▸ **YOUR INSTRUCTIONS**
Only the lines from the one with "HA3 <= addh ? fa : HA0;" through the end of the material, both ends included, should be retyped exactly.

◆ ◆ ◆ ◆ ◆ ◆ ◆

This design comes from an exercise in tuning for small area, a short achievable clock period and few clock cycles per item on the open sky130 flow, not from production work. Where RTL was checked, it was by simulation tests only, not by an equivalence proof against the original. Function not checked in runs 6 and 7: the RTL went through the layout flow alone.

===== design/flow/design.v =====
module sha256_blk (
    input  wire         clk,
    input  wire         rst,           
    input  wire         in_valid,
    output reg          in_ready,
    input  wire         in_first,      
    input  wire [511:0] in_block,      
    output reg          out_valid,     
    output wire [255:0] digest         
);
    function [31:0] rotr;
        input [31:0] x;
        input integer n;
        begin
            rotr = (x >> n) | (x << (32 - n));
        end
    endfunction
    localparam [255:0] IV = {32'h6a09e667, 32'hbb67ae85, 32'h3c6ef372, 32'ha54ff53a,
                             32'h510e527f, 32'h9b05688c, 32'h1f83d9ab, 32'h5be0cd19};
    reg  [31:0] a, b, c, d, e, f, g, h;
    reg  [31:0] HA0, HA1, HA2, HA3;    
    reg  [31:0] HE0, HE1, HE2, HE3;    
    reg  [31:0] W [0:15];              
    reg  [31:0] hkw;                   
    reg  [31:0] kreg;                  
    reg  [6:0]  cnt;
    reg         pre;        
    reg         rnd;        
    reg         run;        
    reg         fin;        
    reg         ldiv;       
    reg         curfirst;   
    reg         finfirst;   
    reg  [1:0]  ph;         
    assign digest = {HA3, HA2, HA1, HA0, HE3, HE2, HE1, HE0};
    reg [31:0] k_c;
    always @(*) begin
        case (cnt)
            7'd0: k_c = 32'h428a2f98;
            7'd1: k_c = 32'h71374491;
            7'd2: k_c = 32'hb5c0fbcf;
            7'd3: k_c = 32'he9b5dba5;
            7'd4: k_c = 32'h3956c25b;
            7'd5: k_c = 32'h59f111f1;
            7'd6: k_c = 32'h923f82a4;
            7'd7: k_c = 32'hab1c5ed5;
            7'd8: k_c = 32'hd807aa98;
            7'd9: k_c = 32'h12835b01;
            7'd10: k_c = 32'h243185be;
            7'd11: k_c = 32'h550c7dc3;
            7'd12: k_c = 32'h72be5d74;
            7'd13: k_c = 32'h80deb1fe;
            7'd14: k_c = 32'h9bdc06a7;
            7'd15: k_c = 32'hc19bf174;
            7'd16: k_c = 32'he49b69c1;
            7'd17: k_c = 32'hefbe4786;
            7'd18: k_c = 32'h0fc19dc6;
            7'd19: k_c = 32'h240ca1cc;
            7'd20: k_c = 32'h2de92c6f;
            7'd21: k_c = 32'h4a7484aa;
            7'd22: k_c = 32'h5cb0a9dc;
            7'd23: k_c = 32'h76f988da;
            7'd24: k_c = 32'h983e5152;
            7'd25: k_c = 32'ha831c66d;
            7'd26: k_c = 32'hb00327c8;
            7'd27: k_c = 32'hbf597fc7;
            7'd28: k_c = 32'hc6e00bf3;
            7'd29: k_c = 32'hd5a79147;
            7'd30: k_c = 32'h06ca6351;
            7'd31: k_c = 32'h14292967;
            7'd32: k_c = 32'h27b70a85;
            7'd33: k_c = 32'h2e1b2138;
            7'd34: k_c = 32'h4d2c6dfc;
            7'd35: k_c = 32'h53380d13;
            7'd36: k_c = 32'h650a7354;
            7'd37: k_c = 32'h766a0abb;
            7'd38: k_c = 32'h81c2c92e;
            7'd39: k_c = 32'h92722c85;
            7'd40: k_c = 32'ha2bfe8a1;
            7'd41: k_c = 32'ha81a664b;
            7'd42: k_c = 32'hc24b8b70;
            7'd43: k_c = 32'hc76c51a3;
            7'd44: k_c = 32'hd192e819;
            7'd45: k_c = 32'hd6990624;
            7'd46: k_c = 32'hf40e3585;
            7'd47: k_c = 32'h106aa070;
            7'd48: k_c = 32'h19a4c116;
            7'd49: k_c = 32'h1e376c08;
            7'd50: k_c = 32'h2748774c;
            7'd51: k_c = 32'h34b0bcb5;
            7'd52: k_c = 32'h391c0cb3;
            7'd53: k_c = 32'h4ed8aa4a;
            7'd54: k_c = 32'h5b9cca4f;
            7'd55: k_c = 32'h682e6ff3;
            7'd56: k_c = 32'h748f82ee;
            7'd57: k_c = 32'h78a5636f;
            7'd58: k_c = 32'h84c87814;
            7'd59: k_c = 32'h8cc70208;
            7'd60: k_c = 32'h90befffa;
            7'd61: k_c = 32'ha4506ceb;
            7'd62: k_c = 32'hbef9a3f7;
            7'd63: k_c = 32'hc67178f2;
            default: k_c = 32'h0;
        endcase
    end
    reg  [15:0] wsel;
    reg  [31:0] w_in;
    integer j;
    always @(*) begin
        w_in = 32'h0;
        for (j = 0; j < 16; j = j + 1)
            w_in = w_in | (in_block[511 - 32*j -: 32] & {32{wsel[j]}});
    end
    wire [1:0]  k4 = {~cnt[1], cnt[0]};
    reg  [31:0] iva, ive;
    always @(*) begin
        case (k4)
            2'd0: begin iva = IV[159:128]; ive = IV[31:0];  end
            2'd1: begin iva = IV[191:160]; ive = IV[63:32]; end
            2'd2: begin iva = IV[223:192]; ive = IV[95:64]; end
            default: begin iva = IV[255:224]; ive = IV[127:96]; end
        endcase
    end
    wire        addh = pre & fin;
    wire [31:0] ha_in = addh ? (finfirst ? iva : HA0) : 32'h0;
    wire [31:0] he_in = addh ? (finfirst ? ive : HE0) : 32'h0;
    wire [31:0] fa = ha_in + d;
    wire [31:0] fe = he_in + h;
    wire [31:0] S1  = rotr(e, 6) ^ rotr(e, 11) ^ rotr(e, 25);
    wire [31:0] ch  = (e & f) ^ (~e & g);
    wire [31:0] S0  = rotr(a, 2) ^ rotr(a, 13) ^ rotr(a, 22);
    wire [31:0] maj = (a & b) ^ (a & c) ^ (b & c);
    wire [31:0] p_s = hkw ^ S1 ^ ch;
    wire [31:0] p_c = {(hkw[30:0] & S1[30:0]) | (hkw[30:0] & ch[30:0]) | (S1[30:0] & ch[30:0]), 1'b0};
    wire [31:0] q_s = p_s ^ p_c ^ S0;
    wire [31:0] q_c = {(p_s[30:0] & p_c[30:0]) | (p_s[30:0] & S0[30:0]) | (p_c[30:0] & S0[30:0]), 1'b0};
    wire [31:0] r_s = q_s ^ q_c ^ maj;
    wire [31:0] r_c = {(q_s[30:0] & q_c[30:0]) | (q_s[30:0] & maj[30:0]) | (q_c[30:0] & maj[30:0]), 1'b0};
    wire [31:0] u_s = p_s ^ p_c ^ d;
    wire [31:0] u_c = {(p_s[30:0] & p_c[30:0]) | (p_s[30:0] & d[30:0]) | (p_c[30:0] & d[30:0]), 1'b0};
    wire [31:0] an  = r_s + r_c;
    wire [31:0] en  = u_s + u_c;
    wire [31:0] s0  = rotr(W[1], 7) ^ rotr(W[1], 18) ^ (W[1] >> 3);
    wire [31:0] s1  = rotr(W[14], 17) ^ rotr(W[14], 19) ^ (W[14] >> 10);
    wire [31:0] wn  = s1 + W[9] + s0 + W[0];
    integer k;
    always @(posedge clk) begin
        if (rnd) begin
            a <= an;
            e <= en;
        end else if (pre & ldiv) begin
            a <= iva;
            e <= ive;
        end else begin
            a <= fa;
            e <= fe;
        end
        b <= a; c <= b; d <= c;
        f <= e; g <= f; h <= g;
        HA3 <= addh ? fa : HA0;
        HA2 <= HA3; HA1 <= HA2; HA0 <= HA1;
        HE3 <= addh ? fe : HE0;
        HE2 <= HE3; HE1 <= HE2; HE0 <= HE1;
        for (k = 0; k < 15; k = k + 1)
            W[k] <= W[k + 1];
        W[15] <= (cnt[6:4] == 3'd0) ? w_in : wn;
        wsel  <= (cnt == 7'd127) ? 16'h0001 : {wsel[14:0], 1'b0};
        kreg <= k_c;
        hkw  <= g + kreg + W[15];
        cnt <= cnt + 7'd1;
        if (rst) begin
            pre       <= 1'b0;
            rnd       <= 1'b0;
            run       <= 1'b0;
            fin       <= 1'b0;
            ldiv      <= 1'b0;
            ph        <= 2'd0;
            in_ready  <= 1'b0;
            out_valid <= 1'b0;
        end else begin
            out_valid <= addh & (cnt == 7'd1);
            in_ready  <= rnd & (cnt == 7'd14);
            if (pre) begin
                if (cnt == 7'd1) begin
                    pre <= 1'b0;
                    fin <= 1'b0;
                    rnd <= run;
                    ph  <= 2'd0;
                end
            end else if (rnd) begin
                if (cnt == 7'd65) begin
                    rnd      <= 1'b0;
                    pre      <= 1'b1;
                    fin      <= 1'b1;
                    finfirst <= curfirst;
                    run      <= in_valid;
                    ldiv     <= in_valid & in_first;
                    curfirst <= in_first;
                    cnt      <= 7'd126;
                end
            end else begin
                ph <= ph + 2'd1;
                if (in_valid && (in_first || ph == 2'd3)) begin
                    pre      <= 1'b1;
                    run      <= 1'b1;
                    ldiv     <= in_first;
                    curfirst <= in_first;
                    cnt      <= 7'd126;
                end
            end
        end
    end
endmodule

◆ ◆ ◆ ◆ ◆ ◆ ◆

▸ **RESPONSE FOR THIS EXERCISE**
        HA3 <= addh ? fa : HA0;
        HA2 <= HA3; HA1 <= HA2; HA0 <= HA1;
        HE3 <= addh ? fe : HE0;
        HE2 <= HE3; HE1 <= HE2; HE0 <= HE1;
        for (k = 0; k < 15; k = k + 1)
            W[k] <= W[k + 1];
        W[15] <= (cnt[6:4] == 3'd0) ? w_in : wn;
        wsel  <= (cnt == 7'd127) ? 16'h0001 : {wsel[14:0], 1'b0};
        kreg <= k_c;
        hkw  <= g + kreg + W[15];
        cnt <= cnt + 7'd1;
        if (rst) begin
            pre       <= 1'b0;
            rnd       <= 1'b0;
            run       <= 1'b0;
            fin       <= 1'b0;
            ldiv      <= 1'b0;
            ph        <= 2'd0;
            in_ready  <= 1'b0;
            out_valid <= 1'b0;
        end else begin
            out_valid <= addh & (cnt == 7'd1);
            in_ready  <= rnd & (cnt == 7'd14);
            if (pre) begin
                if (cnt == 7'd1) begin
                    pre <= 1'b0;
                    fin <= 1'b0;
                    rnd <= run;
                    ph  <= 2'd0;
                end
            end else if (rnd) begin
                if (cnt == 7'd65) begin
                    rnd      <= 1'b0;
                    pre      <= 1'b1;
                    fin      <= 1'b1;
                    finfirst <= curfirst;
                    run      <= in_valid;
                    ldiv     <= in_valid & in_first;
                    curfirst <= in_first;
                    cnt      <= 7'd126;
                end
            end else begin
                ph <= ph + 2'd1;
                if (in_valid && (in_first || ph == 2'd3)) begin
                    pre      <= 1'b1;
                    run      <= 1'b1;
                    ldiv     <= in_first;
                    curfirst <= in_first;
                    cnt      <= 7'd126;
                end
            end
        end
    end
endmodule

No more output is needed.